Compare the following:
rbinom(n=3, size=10, prob=0.5); ## 3 draws from a Binomial(10,0.5)[1] 6 5 5
rbinom(n=10, size=3, prob=0.5); ## 10 draws from a Binomial(3,0.5) [1] 2 2 0 2 2 3 1 2 0 2
All of the R functions for generating random variables take n as the number of draws from the distribution. This is in keeping with the convention in most of probability and statistics that \(n\) is a sample size.
Using rules of combining random variables, we can easily derive the expected value and variance formulas. Because if \(Y\sim Binomial(n,p)\) we could write \(Y=X_1+X_2+\cdots X_n\) where \(X_i\) are iid \(Bern(p)\).
\[E(Y)=E(X_1+\cdots X_n) = E(X_1)+\cdots+E(X_n) = p + \cdots + p = np\] And because the \(X_i\)s are independent,
\[Var(Y)=Var(X_1)+\cdots +Var(X_n)=n(1-p)p\]

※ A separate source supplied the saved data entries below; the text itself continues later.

==> flow/design.v <==
module  Controller  #(parameter LENGTH = 32)
	(
		input clk, 
		input reset,
		input start,
		input[31:0] instruction,
        output reg[3:0] alu_op,
        output reg wea,
		output reg web,
		output reg[9:0] addra, 
		output reg[9:0] addrb,
		output reg east, 
		output reg west, 
		output reg south, 
		output reg north,
		output reg[1:0] east_mode,
		output reg[1:0] west_mode,
		output reg[1:0] south_mode,
		output reg[1:0] north_mode,
		output reg[6:0] count,
		output reg[1:0] state
    );
parameter  Q = 2'b00, OP = 2'b01, SHIFT = 2'b10, WB = 2'b11;
wire[9:0] rs1_base, rs2_base, rd_base, rd_up_base;
wire[5:0] opcode;
reg[31:0] offset;
reg[9:0] rs1_ptr, rs2_ptr, rd_ptr, rd_up_ptr, q_ptr, shift_ptr;
reg[10:0] ram_ptr;
reg[6:0] iter;
reg start_flag;
reg finish_flag;
integer i;
assign rd_base    = instruction[25:21]*LENGTH;
assign rs1_base   = instruction[20:16]*LENGTH;
assign rs2_base   = instruction[15:11]*LENGTH;
assign rd_up_base = instruction[25:21]*LENGTH+LENGTH;
assign opcode = instruction[31:26];
always @ (posedge clk)
begin
	if (reset == 0) begin
		wea			<=	0;
		web			<=	0;
		addra		<=	0;
		addrb		<=	0;
		east		<=	0;
		west		<=	0;
		south		<=	0;
		north		<=	0;
		east_mode	<=	0;
		west_mode	<= 	0;
		south_mode	<=	0;
		north_mode	<=	0;
		rs1_ptr 	<= rs1_base;
		rs2_ptr 	<= rs2_base;
		rd_ptr 		<= rd_base;
		rd_up_ptr 	<= rd_base;
		q_ptr		<= rs2_base;
		shift_ptr	<= rd_base;
		ram_ptr		<=	'h400;
		count		<=	0;
		iter		<=	0;
		offset		<= 	0;
		start_flag	<= 	0;
		finish_flag	<=	0;
		case(opcode)
			0:	begin
				alu_op		<=	0;
				state		<=	OP;
				end
			1:	begin
				alu_op		<=	1;
				state		<=	OP;
				end
			2:	begin
				alu_op		<=	2;
				state		<=	Q;		
				end
			5,6,7,8: 	begin
				alu_op		<=	'hf;
				state		<=	OP;
				end
		endcase	
	end
	else if(start) begin
		wea			<=	0;
		web			<=	0;
		addra		<=	0;
		addrb		<=	0;
		east		<=	0;
		west		<=	0;
		south		<=	0;
		north		<=	0;
		east_mode	<=	0;
		west_mode	<=	0;
		south_mode	<=	0;
		north_mode	<=	0;
		rs1_ptr 	<= rs1_base;
		rs2_ptr 	<= rs2_base;
		rd_ptr 		<= rd_base;
		rd_up_ptr 	<= rd_base;
		q_ptr		<= rs2_base;
		shift_ptr	<= rd_base;
		ram_ptr		<=	0;
		count		<=	0;
		iter		<=	0;
		offset		<= 	0;
		start_flag	<= 	1;
		finish_flag	<=	0;
		case(opcode)
			0:	begin
				alu_op		<=	0;
				state		<=	OP;
				end
			1:	begin
				alu_op		<=	1;
				state		<=	OP;
				end
			2:	begin
				alu_op		<=	2;
				state		<=	Q;
				end
			5,6,7,8: 	begin		 
				alu_op		<=	'hf;
				state		<=	OP;
				end
		endcase	
	end
	else if(start_flag&&!finish_flag) begin
		count <= count + 1;
		case(opcode)
		0,1:	begin
				case(state)
				OP: begin
					rs1_ptr		<= rs1_ptr + 1;
					rs2_ptr 	<= rs2_ptr + 1;
					addra 		<= rs1_ptr;
					addrb 		<= rs2_ptr;
					wea 		<= 0;
					state 		<= WB;
				end
				WB: begin
					rd_ptr 		<= rd_ptr + 1;
					addra 		<= rd_ptr;
					wea 		<= 1;
					state 		<= OP;
				end
				endcase
				if(count==2*LENGTH) begin
					start_flag	<= 0;
					finish_flag <= 1;
				end
			end
		2:	begin
				if(iter<=LENGTH) begin
				case(state)
				Q: begin
					rs1_ptr 	<= rs1_base;
					rs2_ptr 	<= rs2_base;
					q_ptr 		<= q_ptr + 1;
					addrb 		<= q_ptr;
					wea 		<= 0;
					iter 		<= iter + 1;
					offset		<= offset + 1;
					state 		<= OP;
					if(iter<LENGTH/2) begin				
					rd_ptr		<= rd_ptr + offset;
					rd_up_ptr	<= rd_up_ptr + offset;
					end
					else if(iter==LENGTH/2) begin
					rd_ptr		<= rd_ptr + offset-LENGTH/2;
					rd_up_ptr	<= rd_up_ptr + offset;
					end
					else if(iter>LENGTH/2) begin
					rd_ptr		<= rd_ptr + offset - LENGTH/2;
					rd_up_ptr	<= rd_up_ptr + offset - LENGTH/2;
					end
				end
				OP: begin
					rd_up_ptr	<= rd_up_ptr + 1;
					rd_ptr 		<= rd_ptr + 1;
					rs1_ptr		<= rs1_ptr + 1;
					if(iter==1 && count<(2*LENGTH)+1) begin
						addra <= 0;
						addrb <= rs1_ptr;
					end
					else if(count==(2*LENGTH)+1) begin
						addra 	<= rd_ptr - 1;
						addrb 	<= 0;
					end
					else begin
						addra  	<= rd_up_ptr;
						addrb 	<= rs1_ptr;
					end
					wea 	<= 0;
					state 		<= WB;			
				end
				WB: begin
					if(count<(2*LENGTH)+2) begin
						addra 		<= rd_ptr-1;
						wea 		<= 1;
						state 		<= OP;
					end 
					else if(iter<LENGTH+1) begin
						rd_ptr		<= rd_base;
						rd_up_ptr	<= rd_base;
						addra		<= rd_ptr-1;
						addrb		<= 0;
						wea			<= 1;
						count 		<= 0;
						state 		<= SHIFT;
					end
					else begin
						wea 		<= 0;
						state 		<= Q;
					end
				end
				SHIFT: begin
					rd_ptr		<= rd_base;
					rd_up_ptr	<= rd_base;
					addra		<= 0;
					addrb 		<= 0;
					wea			<= 0;
					count 		<= 0;
					state 		<= Q;
				end
				endcase
				end
				else finish_flag <= 1;
			end
		5: 	begin  
				east	<= 1;
				east_mode	<=	1; 
				west_mode	<=	0;
				south_mode	<=	0;
				north_mode	<=	0;
				case(state)
				OP: begin
					rs1_ptr		<= rs1_ptr + 2;
					addra 		<= rs1_ptr;
					addrb 		<= rs1_ptr+1;
					wea 		<= 0;
					web			<= 0;
					state 		<= WB;
				end
				WB: begin
					rd_ptr		<= rd_ptr + 2;
					addra		<= rd_ptr;
					addrb		<= rd_ptr+1;
					if(count<=LENGTH) begin
						wea 		<= 1;
						web			<= 1;
					end
					state 		<= OP;
				end
				endcase
				if(count==LENGTH) begin
					east_mode	<=	0; 
					north_mode	<=	2;	 
				end
				if(count==LENGTH+1) begin
					finish_flag <=  1;
					east_mode	<=	0; 
					north_mode	<=	0;
				end
			end
		7: 	begin  
				south	<= 1;
				east_mode	<=	0; 
				west_mode	<=	0;
				south_mode	<=	0;
				north_mode	<=	0;
				case(state)
				OP: begin
					rs1_ptr		<= rs1_ptr + 2;
					addra 		<= rs1_ptr;
					addrb 		<= rs1_ptr+1;
					wea 		<= 0;
					web			<= 0;
					state 		<= WB;
				end
				WB: begin
					rd_ptr		<= rd_ptr + 2;
					addra		<= rd_ptr;
					addrb		<= rd_ptr+1;
					if(count<=LENGTH) begin
						wea 		<= 1;
						web			<= 1;
					end
					state 		<= OP;
				end
				endcase
				if(count==LENGTH) begin
					finish_flag <=  1;
				end
			end
		8: 	begin  
				north	<= 1;
				east_mode	<=	0; 
				west_mode	<=	0;
				south_mode	<=	0;
				north_mode	<=	1;
				case(state)
				OP: begin
					rs1_ptr		<= rs1_ptr + 2;
					addra 		<= rs1_ptr;
					addrb 		<= rs1_ptr+1;
					wea 		<= 0;
					web			<= 0;
					state 		<= WB;
				end
				WB: begin
					rd_ptr		<= rd_ptr + 2;
					addra		<= rd_ptr;
					addrb		<= rd_ptr+1;
					if(count<=LENGTH) begin
						wea 		<= 1;
						web			<= 1;
					end
					state 		<= OP;
				end
				endcase
				if(count==LENGTH) begin
					north_mode	<=	2;	 
				end
				if(count==LENGTH+1) begin
					north_mode	<=	0;
					finish_flag <=  1;
				end
			end
		endcase
		end
end
endmodule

Let’s consider a different coin-flipping experiment. We flip a coin repeatedly and we count how many flips it takes before it lands heads.
So perhaps we flip the coin and it comes up heads immediately, in which case we would count zero (because there were no flips before the one where the coin landed heads). If we flipped the coin and it came up heads for the first time on the fourth toss, then we would count three, and so on.
This game describes the geometric distribution.
Its behavior is controlled by a single parameter, the probability \(p\) of landing heads.
The geometric distribution is a natural model for “time to failure” experiments.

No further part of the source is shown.